This is my first blog on Foxy Deer, and I’m excited to share my story with you delightful readers. “What do you do for a living?” is a common question when meeting new people; and one I just love getting asked. You see, my job is little unconventional. I’m a private investigator – a female private investigator at that!
Oftentimes, when people think of a private investigator they think of sneaking about in the shadows, sleaziness and secrets. As a profession, it is somewhat stereotyped and stigmatised, but the modern world of private investigation is very different to what you might expect.

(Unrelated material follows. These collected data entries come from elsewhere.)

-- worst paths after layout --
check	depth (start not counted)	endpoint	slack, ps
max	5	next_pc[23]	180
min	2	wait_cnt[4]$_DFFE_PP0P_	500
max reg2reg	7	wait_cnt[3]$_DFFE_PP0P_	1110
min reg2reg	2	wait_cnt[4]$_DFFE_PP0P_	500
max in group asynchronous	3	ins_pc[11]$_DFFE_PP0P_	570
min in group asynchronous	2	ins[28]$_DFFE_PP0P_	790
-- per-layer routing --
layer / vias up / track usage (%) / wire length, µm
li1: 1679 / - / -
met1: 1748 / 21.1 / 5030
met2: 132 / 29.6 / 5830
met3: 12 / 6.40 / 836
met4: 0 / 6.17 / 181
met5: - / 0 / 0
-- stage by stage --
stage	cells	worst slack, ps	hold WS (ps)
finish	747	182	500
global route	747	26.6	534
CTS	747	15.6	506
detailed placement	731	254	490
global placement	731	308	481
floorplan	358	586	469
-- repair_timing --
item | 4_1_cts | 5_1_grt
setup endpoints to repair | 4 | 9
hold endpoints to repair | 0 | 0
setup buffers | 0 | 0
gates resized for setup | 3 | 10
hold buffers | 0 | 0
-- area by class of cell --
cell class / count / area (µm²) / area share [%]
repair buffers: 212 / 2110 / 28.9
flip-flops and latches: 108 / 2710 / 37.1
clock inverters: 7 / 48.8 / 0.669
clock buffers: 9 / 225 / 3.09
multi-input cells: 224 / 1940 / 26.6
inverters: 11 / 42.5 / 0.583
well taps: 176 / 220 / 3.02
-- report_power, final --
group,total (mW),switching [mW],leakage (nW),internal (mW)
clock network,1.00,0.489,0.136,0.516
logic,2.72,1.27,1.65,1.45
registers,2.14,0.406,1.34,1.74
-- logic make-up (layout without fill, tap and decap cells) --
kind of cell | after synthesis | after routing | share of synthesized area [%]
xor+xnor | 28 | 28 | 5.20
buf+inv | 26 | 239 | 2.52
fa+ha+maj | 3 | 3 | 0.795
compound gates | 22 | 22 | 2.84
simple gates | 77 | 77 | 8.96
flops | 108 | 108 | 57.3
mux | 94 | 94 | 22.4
<file path="config.mk">
export PLATFORM = sky130hd
export DESIGN_NAME = hex_word_ascii_serializer
export DESIGN_NICKNAME = d
export VERILOG_FILES = /design/src/rtl/hex_word_ascii_serializer.sv
export SDC_FILE = /design/constraint.sdc
export NUM_CORES = 1
export LEC_CHECK = 0
export BUFFER_PORTS_ARGS = -buffer_cell sky130_fd_sc_hd__clkbuf_2
export CORE_UTILIZATION = 42
export CTS_BUF_LIST = sky130_fd_sc_hd__clkbuf_8
export CTS_CLUSTER_DIAMETER = 200
export DETAILED_ROUTE_END_ITERATION = 6
export HOLD_SLACK_MARGIN = 0.15
export PLACE_DENSITY_LB_ADDON = 0.2
export SETUP_SLACK_MARGIN = 0.3
export SYNTH_ARGS = -nofsm -noshare
export SYNTH_HDL_FRONTEND = slang
export SYNTH_SLANG_ARGS = --single-unit
export TNS_END_PERCENT = 50
</file>
<file path="constraint.sdc">
create_clock -name clk -period 4.7 [get_ports clk]
set_input_delay 0.235 -clock clk [delete_from_list [all_inputs] [get_ports clk]]
set_output_delay 0.235 -clock clk [all_outputs]
set_load 0.005 [all_outputs]
</file>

When I introduce my business, Miss A.M. Investigations, people often jump to the conclusion that I spy on cheating partners, creating dockets of evidence to stoke the flames of a fiery divorce. They expect me to follow unscrupulous characters about to solve the unsolvable mysteries. They think a high-octane car chase is just another day in the office. While some of these aspects are commonplace in the world of Private Investigation, but in reality, I mostly work with solicitors and corporate organisations, helping to protect intellectual property, safeguard against fraudulent activity, track online scams and even help recover lost money and property.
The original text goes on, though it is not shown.